フォトエッセイ

特別じゃなくても大切な毎日、”always”なデニムスタイル。【─Shining Moments:24 ─】

春服が欲しいなと思い、デニムスカートを買った。ミナペルホネン定番の「always」。コットンリネン生地のものだ。春服需要にかこつけて購入したけれど 通年使えるので、早速気に入って履いている。モードに着られる大人なデニムで重宝しそうな予感。

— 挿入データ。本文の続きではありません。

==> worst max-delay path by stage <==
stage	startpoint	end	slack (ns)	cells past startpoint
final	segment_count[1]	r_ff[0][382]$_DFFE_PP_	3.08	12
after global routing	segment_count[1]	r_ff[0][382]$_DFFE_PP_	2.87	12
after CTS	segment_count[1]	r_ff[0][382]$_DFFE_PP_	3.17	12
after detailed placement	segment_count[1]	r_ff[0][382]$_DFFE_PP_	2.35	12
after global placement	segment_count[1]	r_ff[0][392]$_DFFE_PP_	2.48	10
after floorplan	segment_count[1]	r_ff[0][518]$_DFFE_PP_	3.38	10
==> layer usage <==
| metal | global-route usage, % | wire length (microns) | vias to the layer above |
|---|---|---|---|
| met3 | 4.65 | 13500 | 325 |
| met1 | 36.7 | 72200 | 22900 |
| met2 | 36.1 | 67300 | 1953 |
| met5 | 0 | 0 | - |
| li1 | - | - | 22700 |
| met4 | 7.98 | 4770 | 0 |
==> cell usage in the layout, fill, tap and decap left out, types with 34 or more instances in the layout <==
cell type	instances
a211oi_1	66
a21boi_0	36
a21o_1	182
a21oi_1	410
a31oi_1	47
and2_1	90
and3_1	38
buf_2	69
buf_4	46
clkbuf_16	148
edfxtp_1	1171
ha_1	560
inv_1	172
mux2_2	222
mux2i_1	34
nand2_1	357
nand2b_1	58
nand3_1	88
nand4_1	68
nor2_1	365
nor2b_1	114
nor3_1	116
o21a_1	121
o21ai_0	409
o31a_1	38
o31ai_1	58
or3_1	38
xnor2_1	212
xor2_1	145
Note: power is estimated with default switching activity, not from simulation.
$ cat src/design/swb64_pkg.sv
// Shared constants, types and a helper function of the subtract-with-borrow generator.
`default_nettype none

package swb64_pkg;

  localparam int LONG_LAG  = 13;
  localparam int SHORT_LAG = 7;
  localparam int WORD_W    = 64;
  localparam int LUX_W     = 7;
  localparam int IDX_W     = 4;
  localparam int PTR_W     = $clog2(LONG_LAG);

  localparam logic [PTR_W-1:0] LONG_PTR_RST  = PTR_W'(LONG_LAG - 1);
  localparam logic [PTR_W-1:0] SHORT_PTR_RST = PTR_W'(SHORT_LAG - 1);
  localparam logic [PTR_W:0]   BLOCK_END     = (PTR_W + 1)'(LONG_LAG);

  localparam logic [IDX_W-1:0] SEED_IDX_SET = IDX_W'(1);
  localparam logic [IDX_W-1:0] SEED_IDX_CLR = IDX_W'(2);

  typedef enum logic {
    CMD_SEED = 1'b0,
    CMD_NEXT = 1'b1
  } cmd_e;

  typedef struct packed {
    cmd_e              cmd;
    logic [PTR_W-1:0]  idx;
    logic [WORD_W-1:0] value;
  } cmd_t;

  function automatic logic [PTR_W-1:0] ptr_dec(input logic [PTR_W-1:0] p);
    if (p == '0) begin
      return LONG_PTR_RST;
    end
    return p - 1'b1;
  endfunction

endpackage

`default_nettype wire

$ cat src/design/swb64_ram.sv
// Generic RAM: one write port, two registered read ports.
`default_nettype none

module swb64_ram #(
  parameter int WIDTH = 64,
  parameter int DEPTH = 13
) (
  input  wire logic                     clk_i,
  input  wire logic                     we_i,
  input  wire logic [$clog2(DEPTH)-1:0] waddr_i,
  input  wire logic [WIDTH-1:0]         wdata_i,
  input  wire logic [$clog2(DEPTH)-1:0] raddr_a_i,
  output logic      [WIDTH-1:0]         rdata_a_o,
  input  wire logic [$clog2(DEPTH)-1:0] raddr_b_i,
  output logic      [WIDTH-1:0]         rdata_b_o
);

  logic [WIDTH-1:0] mem_q [DEPTH];

  always_ff @(posedge clk_i) begin
    if (we_i) begin
      mem_q[waddr_i] <= wdata_i;
    end
    rdata_a_o <= mem_q[raddr_a_i];
    rdata_b_o <= mem_q[raddr_b_i];
  end

endmodule

`default_nettype wire

$ cat src/design/swb64_front.sv
// Front end: takes input words, classifies and fixes up seeds, queues commands, holds the luxury setting.
`default_nettype none

module swb64_front import swb64_pkg::*; (
  input  wire logic              clk_i,
  input  wire logic              rst_ni,
  input  wire logic              push_i,
  output logic                   full_o,
  input  wire logic              command_i,
  input  wire logic [IDX_W-1:0]  seed_index_i,
  input  wire logic [WORD_W-1:0] seed_value_i,
  input  wire logic              luxury_discard_we_i,
  input  wire logic [LUX_W-1:0]  luxury_discard_i,
  output logic      [LUX_W-1:0]  lux_o,
  output logic                   cmd_valid_o,
  output cmd_t                   cmd_o,
  input  wire logic              cmd_pop_i
);

  logic [LUX_W-1:0] lux_q;
  cmd_t             entry_q [2];
  logic             wr_q;
  logic             rd_q;
  logic [1:0]       cnt_q;
  logic             accept;
  logic             idx_ok;
  logic             keep;
  cmd_t             new_cmd;

  assign full_o      = (cnt_q == 2'd2);
  assign cmd_valid_o = (cnt_q != 2'd0);
  assign cmd_o       = entry_q[rd_q];
  assign lux_o       = lux_q;

  assign accept = push_i & ~full_o;
  assign idx_ok = (32'(seed_index_i) < 32'(LONG_LAG));
  assign keep   = accept & ((cmd_e'(command_i) == CMD_NEXT) | idx_ok);

  always_comb begin
    new_cmd.cmd   = cmd_e'(command_i);
    new_cmd.idx   = PTR_W'(seed_index_i);
    new_cmd.value = seed_value_i;
    if (seed_index_i == SEED_IDX_SET) begin
      new_cmd.value[0] = 1'b1;
    end else if (seed_index_i == SEED_IDX_CLR) begin
      new_cmd.value[0] = 1'b0;
    end
  end

  always_ff @(posedge clk_i) begin
    if (keep) begin
      entry_q[wr_q] <= new_cmd;
    end
  end

  always_ff @(posedge clk_i or negedge rst_ni) begin
    if (!rst_ni) begin
      lux_q <= '0;
      wr_q  <= 1'b0;
      rd_q  <= 1'b0;
      cnt_q <= 2'd0;
    end else begin
      if (luxury_discard_we_i) begin
        lux_q <= luxury_discard_i;
      end
      if (keep) begin
        wr_q <= ~wr_q;
      end
      if (cmd_pop_i) begin
        rd_q <= ~rd_q;
      end
      cnt_q <= cnt_q + 2'(keep) - 2'(cmd_pop_i);
    end
  end

endmodule

`default_nettype wire

$ cat src/design/swb64_back.sv
// Back end: lag store, subtract-with-borrow draws, luxury bursts and result queue.
`default_nettype none

module swb64_back import swb64_pkg::*; (
  input  wire logic              clk_i,
  input  wire logic              rst_ni,
  input  wire logic [LUX_W-1:0]  lux_i,
  input  wire logic              cmd_valid_i,
  input  cmd_t                   cmd_i,
  output logic                   cmd_pop_o,
  input  wire logic              pop_i,
  output logic                   empty_o,
  output logic      [WORD_W-1:0] random_word_o
);

  logic              borrow_q, borrow_d;
  logic [PTR_W-1:0]  lptr_q, lptr_d;
  logic [PTR_W-1:0]  sptr_q, sptr_d;
  logic [PTR_W-1:0]  bpos_q, bpos_d;
  logic [LUX_W-1:0]  rem_q, rem_d;
  logic              burst_q, burst_d;
  logic              fresh_q, fresh_d;

  logic              we;
  logic [PTR_W-1:0]  waddr;
  logic [WORD_W-1:0] wdata;
  logic [WORD_W-1:0] rd_l;
  logic [WORD_W-1:0] rd_s;
  logic [WORD_W-1:0] t;
  logic              draw;
  logic              opush;
  logic              opop;
  logic              out_room;

  logic [WORD_W-1:0] oword_q [2];
  logic              owr_q;
  logic              ord_q;
  logic [1:0]        ocnt_q;

  swb64_ram #(
    .WIDTH (WORD_W),
    .DEPTH (LONG_LAG)
  ) u_lag_ram (
    .clk_i     (clk_i),
    .we_i      (we),
    .waddr_i   (waddr),
    .wdata_i   (wdata),
    .raddr_a_i (lptr_d),
    .rdata_a_o (rd_l),
    .raddr_b_i (sptr_d),
    .rdata_b_o (rd_s)
  );

  assign t        = rd_s - rd_l - WORD_W'(borrow_q);
  assign out_room = (ocnt_q != 2'd2);

  always_comb begin
    logic [PTR_W:0]   bpos_inc;
    logic [LUX_W-1:0] rem;
    bpos_inc  = '0;
    rem       = '0;
    borrow_d  = borrow_q;
    lptr_d    = lptr_q;
    sptr_d    = sptr_q;
    bpos_d    = bpos_q;
    rem_d     = rem_q;
    burst_d   = burst_q;
    fresh_d   = fresh_q;
    we        = 1'b0;
    waddr     = lptr_q;
    wdata     = t;
    draw      = 1'b0;
    opush     = 1'b0;
    cmd_pop_o = 1'b0;
    if (!fresh_q) begin
      // refetch the taps after reset or a seed write
      fresh_d = 1'b1;
    end else if (cmd_valid_i) begin
      unique case (cmd_i.cmd)
        CMD_SEED: begin
          we        = 1'b1;
          waddr     = cmd_i.idx;
          wdata     = cmd_i.value;
          borrow_d  = 1'b1;
          lptr_d    = LONG_PTR_RST;
          sptr_d    = SHORT_PTR_RST;
          bpos_d    = '0;
          burst_d   = 1'b0;
          fresh_d   = 1'b0;
          cmd_pop_o = 1'b1;
        end
        CMD_NEXT: begin
          if (out_room) begin
            if (!burst_q) begin
              bpos_inc = {1'b0, bpos_q} + 1'b1;
              if (bpos_inc == BLOCK_END) begin
                bpos_d = '0;
                rem    = lux_i;
              end else begin
                bpos_d = bpos_inc[PTR_W-1:0];
              end
            end else begin
              rem = rem_q;
            end
            draw = 1'b1;
            if (rem != '0) begin
              burst_d = 1'b1;
              rem_d   = rem - 1'b1;
            end else begin
              burst_d   = 1'b0;
              opush     = 1'b1;
              cmd_pop_o = 1'b1;
            end
          end
        end
      endcase
    end
    if (draw) begin
      we       = 1'b1;
      waddr    = lptr_q;
      wdata    = t;
      borrow_d = (rd_s < t);
      lptr_d   = ptr_dec(lptr_q);
      sptr_d   = ptr_dec(sptr_q);
    end
  end

  always_ff @(posedge clk_i or negedge rst_ni) begin
    if (!rst_ni) begin
      borrow_q <= 1'b1;
      lptr_q   <= LONG_PTR_RST;
      sptr_q   <= SHORT_PTR_RST;
      bpos_q   <= '0;
      rem_q    <= '0;
      burst_q  <= 1'b0;
      fresh_q  <= 1'b0;
    end else begin
      borrow_q <= borrow_d;
      lptr_q   <= lptr_d;
      sptr_q   <= sptr_d;
      bpos_q   <= bpos_d;
      rem_q    <= rem_d;
      burst_q  <= burst_d;
      fresh_q  <= fresh_d;
    end
  end

  assign opop          = pop_i & ~empty_o;
  assign empty_o       = (ocnt_q == 2'd0);
  assign random_word_o = oword_q[ord_q];

  always_ff @(posedge clk_i) begin
    if (opush) begin
      oword_q[owr_q] <= t;
    end
  end

  always_ff @(posedge clk_i or negedge rst_ni) begin
    if (!rst_ni) begin
      owr_q  <= 1'b0;
      ord_q  <= 1'b0;
      ocnt_q <= 2'd0;
    end else begin
      if (opush) begin
        owr_q <= ~owr_q;
      end
      if (opop) begin
        ord_q <= ~ord_q;
      end
      ocnt_q <= ocnt_q + 2'(opush) - 2'(opop);
    end
  end

endmodule

`default_nettype wire

$ cat src/design/swb64_prng_with_luxury.sv
// Top level of the 64-bit subtract-with-borrow generator with luxury decimation.
// A next word reaches the result ports through the command queue and then the result queue;
// it can wait on a luxury burst, a full result queue or a tap refetch after a seed write.
// Throughput: one word per cycle while nothing holds it; every 13th next word first discards
// luxury_discard draws. Seed writes make the taps refetch from the registered lag RAM.
// Reset clears the queues, borrow to 1, pointers to 12 and 6, block position and luxury to 0.
`default_nettype none

module swb64_prng_with_luxury import swb64_pkg::*; (
  input  wire logic              clk_i,
  input  wire logic              rst_ni,
  input  wire logic              push_i,
  output logic                   full_o,
  input  wire logic              command_i,
  input  wire logic [IDX_W-1:0]  seed_index_i,
  input  wire logic [WORD_W-1:0] seed_value_i,
  output logic                   empty_o,
  input  wire logic              pop_i,
  output logic      [WORD_W-1:0] random_word_o,
  input  wire logic              luxury_discard_we_i,
  input  wire logic [LUX_W-1:0]  luxury_discard_i
);

  logic [LUX_W-1:0] lux;
  logic             cmd_valid;
  cmd_t             cmd;
  logic             cmd_pop;

  swb64_front u_front (
    .clk_i               (clk_i),
    .rst_ni              (rst_ni),
    .push_i              (push_i),
    .full_o              (full_o),
    .command_i           (command_i),
    .seed_index_i        (seed_index_i),
    .seed_value_i        (seed_value_i),
    .luxury_discard_we_i (luxury_discard_we_i),
    .luxury_discard_i    (luxury_discard_i),
    .lux_o               (lux),
    .cmd_valid_o         (cmd_valid),
    .cmd_o               (cmd),
    .cmd_pop_i           (cmd_pop)
  );

  swb64_back u_back (
    .clk_i         (clk_i),
    .rst_ni        (rst_ni),
    .lux_i         (lux),
    .cmd_valid_i   (cmd_valid),
    .cmd_i         (cmd),
    .cmd_pop_o     (cmd_pop),
    .pop_i         (pop_i),
    .empty_o       (empty_o),
    .random_word_o (random_word_o)
  );

endmodule

`default_nettype wire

……そしてまた、私にとってこのデニムは ただのデニムスカートではない。ちょっと大げさかもしれないけれど、小さな夢を叶えてくれるデニムでもあるのだ。今日はそんな「always」について、思い出話と共に綴ってみたい。

ジュエリー エッセイ 山田ルーナ

あの頃、いつも履いていたもの

私の夫はデニムが好きだ。デニムの何が好きかというとエイジングが好きだそうで、その育っていく過程を楽しむのが堪らないのだという。ヒゲと呼ばれるアタリ…皺に沿った色落ちは持ち主の体型やデニムによって異なり、そのそれぞれに唯一の立体的な表情を与える。だから育て始めは とことん履いて、グッと身体に馴染ませるのが夫のスタイルだ。

ジュエリー エッセイ 山田ルーナ

私と夫が出会ったのは およそ10年前だが、出会った頃の夫の「とことん履く期」にあったのが、このミナペルホネン「always」だった。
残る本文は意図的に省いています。